EXERCISE AIM — Going through the data below, copy out each line where the word "else" shows up.

(Dataset entries)

= = =

Background: an optimization exercise with open tools, aiming at small area. Do not read the settings as production practice.
In this exercise RTL edits were held to simulation tests only and were not proved equivalent to the original.
Power is estimated from default activity; no workload was simulated.

## design.v

```verilog
module wb_regfile_aoi222 (
  input  logic a0, b0, a1, b1, a2, b2,
  output logic y
);
  assign y = ~((a0 & b0) | (a1 & b1) | (a2 & b2));
endmodule
module wb_regfile_aoi22 (
  input  logic a0, b0, a1, b1,
  output logic y
);
  assign y = ~((a0 & b0) | (a1 & b1));
endmodule
module wb_regfile_nand4 (
  input  logic a, b, c, d,
  output logic y
);
  assign y = ~(a & b & c & d);
endmodule
module wb_regfile_nand3 (
  input  logic a, b, c,
  output logic y
);
  assign y = ~(a & b & c);
endmodule
module wb_regfile_or3 (
  input  logic a, b, c,
  output logic y
);
  assign y = a | b | c;
endmodule
module wb_regfile_hold (
  input  logic we, d, hold, q,
  output logic y
);
  assign y = (we & d) | (hold & q);
endmodule
module wb_regfile_rdbit (
  input  logic [31:0] sel,
  input  logic [31:0] src,
  output logic        y
);
  logic [10:0] g;
  logic [2:0]  h;
  for (genvar k = 0; k < 10; k++) begin : g_aoi
    wb_regfile_aoi222 u (
      .a0(sel[3*k]),   .b0(src[3*k]),
      .a1(sel[3*k+1]), .b1(src[3*k+1]),
      .a2(sel[3*k+2]), .b2(src[3*k+2]),
      .y(g[k])
    );
  end
  wb_regfile_aoi22 u_last (
    .a0(sel[30]), .b0(src[30]), .a1(sel[31]), .b1(src[31]), .y(g[10])
  );
  wb_regfile_nand4 u_n0 (.a(g[0]), .b(g[1]), .c(g[2]),  .d(g[3]), .y(h[0]));
  wb_regfile_nand4 u_n1 (.a(g[4]), .b(g[5]), .c(g[6]),  .d(g[7]), .y(h[1]));
  wb_regfile_nand3 u_n2 (.a(g[8]), .b(g[9]), .c(g[10]), .y(h[2]));
  wb_regfile_or3   u_o  (.a(h[0]), .b(h[1]), .c(h[2]), .y(y));
endmodule
module wb_regfile #(
  parameter int XLEN  = 32,
  parameter int CNT_W = 32
) (
  input  logic             clk,
  input  logic             rst_n,
  input  logic [XLEN-1:0]  loadData_in,
  input  logic [XLEN-1:0]  sum_out_in,
  input  logic [XLEN-1:0]  result_in,
  input  logic [1:0]       controlRF_in,
  input  logic             we_in,
  input  logic [4:0]       rd_in,
  input  logic [4:0]       rs1,
  input  logic [4:0]       rs2,
  input  logic             cnt_clr,
  output logic [XLEN-1:0]  rd1,
  output logic [XLEN-1:0]  rd2,
  output logic [XLEN-1:0]  wb_data,
  output logic             wb_valid,
  output logic [CNT_W-1:0] commit_cnt
);
  logic [31:1][XLEN-1:0] regs;
  logic [31:1]           valid_q;
  logic [CNT_W-1:0]      cnt_q;
  always_comb begin
    wb_data = result_in;
    case (controlRF_in)
      2'b01:   wb_data = loadData_in;
      2'b10:   wb_data = sum_out_in;
      default: wb_data = result_in;
    endcase
  end
  assign wb_valid = we_in && (rd_in != 5'd0);
  logic [31:1] wen, hold;
  always_comb begin
    for (int i = 1; i < 32; i++) begin
      wen[i]  = wb_valid && (rd_in == 5'(i));
      hold[i] = !wen[i];
    end
  end
  always_ff @(posedge clk or negedge rst_n) begin
    if (!rst_n) begin
      valid_q <= '0;
    end else begin
      valid_q <= valid_q | wen;
    end
  end
  logic [31:1][XLEN-1:0] regs_d;
  for (genvar i = 1; i < 32; i++) begin : g_row
    for (genvar j = 0; j < XLEN; j++) begin : g_bit
      wb_regfile_hold u_hold (
        .we(wen[i]), .d(wb_data[j]), .hold(hold[i]), .q(regs[i][j]),
        .y(regs_d[i][j])
      );
    end
  end
  always_ff @(posedge clk) begin
    regs <= regs_d;
  end
  logic byp1, byp2;
  logic [31:0] sel1, sel2;
  assign byp1 = wb_valid && (rs1 == rd_in);
  assign byp2 = wb_valid && (rs2 == rd_in);
  always_comb begin
    for (int i = 1; i < 32; i++) begin
      sel1[i-1] = (rs1 == 5'(i)) && valid_q[i] && !byp1;
      sel2[i-1] = (rs2 == 5'(i)) && valid_q[i] && !byp2;
    end
    sel1[31] = byp1;
    sel2[31] = byp2;
  end
  for (genvar j = 0; j < XLEN; j++) begin : g_rd
    logic [31:0] src;
    for (genvar i = 1; i < 32; i++) begin : g_src
      assign src[i-1] = regs[i][j];
    end
    assign src[31] = wb_data[j];
    wb_regfile_rdbit u_rd1 (.sel(sel1), .src(src), .y(rd1[j]));
    wb_regfile_rdbit u_rd2 (.sel(sel2), .src(src), .y(rd2[j]));
  end
  always_ff @(posedge clk or negedge rst_n) begin
    if (!rst_n) begin
      cnt_q <= '0;
    end else if (cnt_clr) begin
      cnt_q <= '0;
    end else if (wb_valid) begin
      cnt_q <= cnt_q + 1'b1;
    end
  end
  assign commit_cnt = cnt_q;
endmodule
```

## run.sh

```bash
#!/bin/bash
# synth_recipe.tcl (not shown) runs the flow's synth.tcl, then flattens the netlist and writes it again
# the make line also repeats each setting of config.mk as NAME=value (left out here)
make -C /OpenROAD-flow-scripts/flow DESIGN_CONFIG=/design/flow/config.mk WORK_HOME=/design/flow/orfs CLKGATE_MAP_FILE= SYNTH_SCRIPT=/design/flow/synth_recipe.tcl finish
```

## config.mk

```make
export PLATFORM = sky130hd
export DESIGN_NAME = wb_regfile
export DESIGN_NICKNAME = wb_regfile
export VERILOG_FILES = /design/flow/design.v
export SDC_FILE = /design/flow/constraint.sdc
export NUM_CORES = 4
export LEC_CHECK = 0
export CAP_MARGIN = 20
export CORE_MARGIN = 2
export CORE_UTILIZATION = 40
export SLEW_MARGIN = 20
export SYNTH_HIERARCHICAL = 1
export SYNTH_MINIMUM_KEEP_SIZE = 0
```

## constraint.sdc

```tcl
create_clock -name core_clock -period 7.0 [get_ports {clk}]
set_input_delay 1.4000 -clock core_clock [delete_from_list [all_inputs] [get_ports {clk}]]
set_output_delay 1.4000 -clock core_clock [all_outputs]
set_load 0.01 [all_outputs]
```

==> results.tsv, run 1 <==
metric	value	unit
cts.htree.levels	3	
dr.pass1.iters	14	
mostFrequentLayoutCells	a22o_1 (992), dfxtp_1 (992), a222oi_1 (640), buf_4 (359), clkdlybuf4s50_1 (242)	
fin_total_pwr	16700	µW
grt_pass1_wl	297	mm
syn_to_final_growth	31.2	%
grtUsageMet3	11.0	%
crit_required	5600	ps
irDropWorstVdd	284	µV
postPlaceCellArea	51700	µm²
hold_ws	495	ps
clkTransAtPathRegs	60	ps
async_flop_share	5.97	%
viasPerCell	7.53	
ys_top_cells_by_area	dfxtp_1 (47%), a22o_1 (20%), a222oi_1 (15%), dfrtp_1 (3.7%), nand4_1 (2.0%)	
antenna_found_initial	6	
utilization	52.9	%
leakage	0.0219	µW
postLayoutCellArea	55700	µm²
cts_setup_buffers	0	
drive_gt1_share	19.1	%
globalRouteTotalUtil	37.0	%
top_usage_layer	met2	
start_kind	primary input	
timing.fmax	143	MHz
drv_cap	0	
die_area	109000	µm²
cts_tree	done	
powerDensity	299	nW/µm²
critPathKind	primary input to primary output	
crit_path_cell_trace	clkdlybuf4s50_1 -> or4_4 -> o21ai_4 -> nor4_4 -> buf_12 -> buf_4 -> nor4_4 -> a222oi_1 -> buf_4 -> nand4_1 -> or3_1 -> clkdlybuf4s50_1	
root_buffer	clkbuf_16	
worstPathArrival	5620	ps
die_x	330	µm
first_iter_violations	9894	
ctsResizeCount	0	
hold_depth	1	
fin_crit	7020	ps
fin_nets	4478	
core_region_area	105000	µm²
fillerInstances	9078	
yosysTopAreaCellShare	46.7	%
yosysSeqAreaShare	50.5	%
slew_headroom	16.9	%
clock_sinks	1055	
grt_max_degree	64	
hpwl	134	mm
syn_inst	3622	
crit-reg2reg-launch	cnt_q[6]	
clkLatencyLatePin	710	ps
io_buffer_count	245	
syn_avg_cell_area	11.7	µm²
yosys.area.top_type	dfxtp_1	
cts_buffer_depth	3	
cp_slowest_cell	nor4_4	
wl_per_cell	35.8	µm
rsz0062_at_grt	false	
drv_slew	0	
fin_worst_skew	10.3	ps
syn-num-nets	3742	
routed_wl	209	mm
initial_core_util	40.4	%
so.violations	negative setup slack	
vias	44000	
grt_pass1_vias	41700	
die_h	330	µm
regToRegSetupSlack	4900	ps
numCtsBuffers	111	
postCtsHoldBufs	0	
synth_edf_count	0	
netlist_area	42500	µm²
min-delay-start	regs[537]	
status	complete, but fails checks	
antenna_left	0	
hold_viol_final	0	
hold_path_end	regs[537]	
critPathCaptureType	primary output	
setup_tns	-15.0	ps
r2r_cells	4	
overflow	0	
yosysWarnings	7	
layout_setup_ws	-15.0	ps
synth_top_flop_cell	dfxtp_1	
grtUsageMet2	52.6	%
finalCritPeriodShare	100	%
use_met1	48.8	%
hold_class	flop to flop	
pin_count	246	
drc	0	
setup_viol	1	
crit_path_max_fanout	19	
worst_path_largest_cell_delay	900	ps
worst_slew_pin_slew	1240	ps
gp_congestion	0.998	
synth_cell_type_count	42	
synth-seq-cells	1055	
placementRows	119	
worst_r2r_endpoint	cnt_q[20]	
==> per-module statistics from Yosys (local to each module, per instance), a selection <==
module | cells inside | area [µm²] | times used | flops+latches
wb_regfile_or3 | 1 | 6.26 | 64 | 0
wb_regfile_hold | 1 | 8.76 | 992 | 0
wb_regfile_aoi22 | 1 | 12.5 | 64 | 0
wb_regfile | 1670 | 25100 | 1 | 1055
wb_regfile_nand3 | 1 | 5.00 | 64 | 0
wb_regfile_nand4 | 1 | 6.26 | 128 | 0
==> power breakdown <==
| group | switching, µW | total [µW] | internal (µW) | leakage, µW |
|---|---|---|---|---|
| Clock | 2630 | 6420 | 3790 | 0.00194 |
| Sequential | 895 | 8000 | 7100 | 0.00899 |
| Combinational | 1120 | 2260 | 1140 | 0.0110 |
==> synth_stat cells, drive strengths merged (39+ instances only) <==
library cell    n
dfrtp          63
nand3         112
a222oi        640
nand2b         39
nand2         105
nor4           49
a22o          992
dfxtp         992
buf            45
or3            69
nand4         135
a22oi          96
==> stage by stage <==
stage	setup WS, ps	cells
floorplan	95.0	3622
finish	-15.0	5845
detailed placement	67.5	5631
global route	22.5	5845
CTS	51.0	5839
global placement	-30.7	5619
==> layout make-up <==
cell class,instances,area (µm²),share of cell area [%]
diodes,1,2.50,0.00449
clock buffers,155,3200,5.74
clock inverters,53,744,1.34
inverters,38,143,0.256
multi-input cells,2446,21400,38.3
flip-flops and latches,1055,21400,38.5
well taps,1391,1740,3.12
repair buffers,706,7100,12.7
==> worst max-delay path by stage <==
stage / start / slack, ps / endpoint / depth (start not counted)
after floorplan: rd_in[0] / 100 / rd2[0] / 8
after global routing: rd_in[0] / 20 / rd2[23] / 11
after detailed placement: rd_in[0] / 70 / rd1[23] / 11
after CTS: rd_in[0] / 50 / rd1[23] / 11
after global placement: rd_in[0] / -30 / rd1[5] / 11
final: rd_in[0] / -20 / rd1[23] / 12
==> registers in the layout, indices dropped and copies added (netlist names) <==
| name | flops |
|---|---|
| regs | 992 |
| valid_q | 31 |
| cnt_q | 32 |
==> cells by family (layout without fill, tap and decap cells) <==
logic type	Yosys count	after routing	share of synthesized area [%]
mux	16	16	0.421
simple gates	624	624	8.48
other cells	0	1	0
flops	1055	1055	50.5
buf+inv	121	952	1.43
compound gates	1789	1789	38.8
fa+ha+maj	3	3	0.0884
xor+xnor	14	14	0.289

= = =

SOLUTION TO THIS EXERCISE —
    end else begin
    end else if (cnt_clr) begin
    end else if (wb_valid) begin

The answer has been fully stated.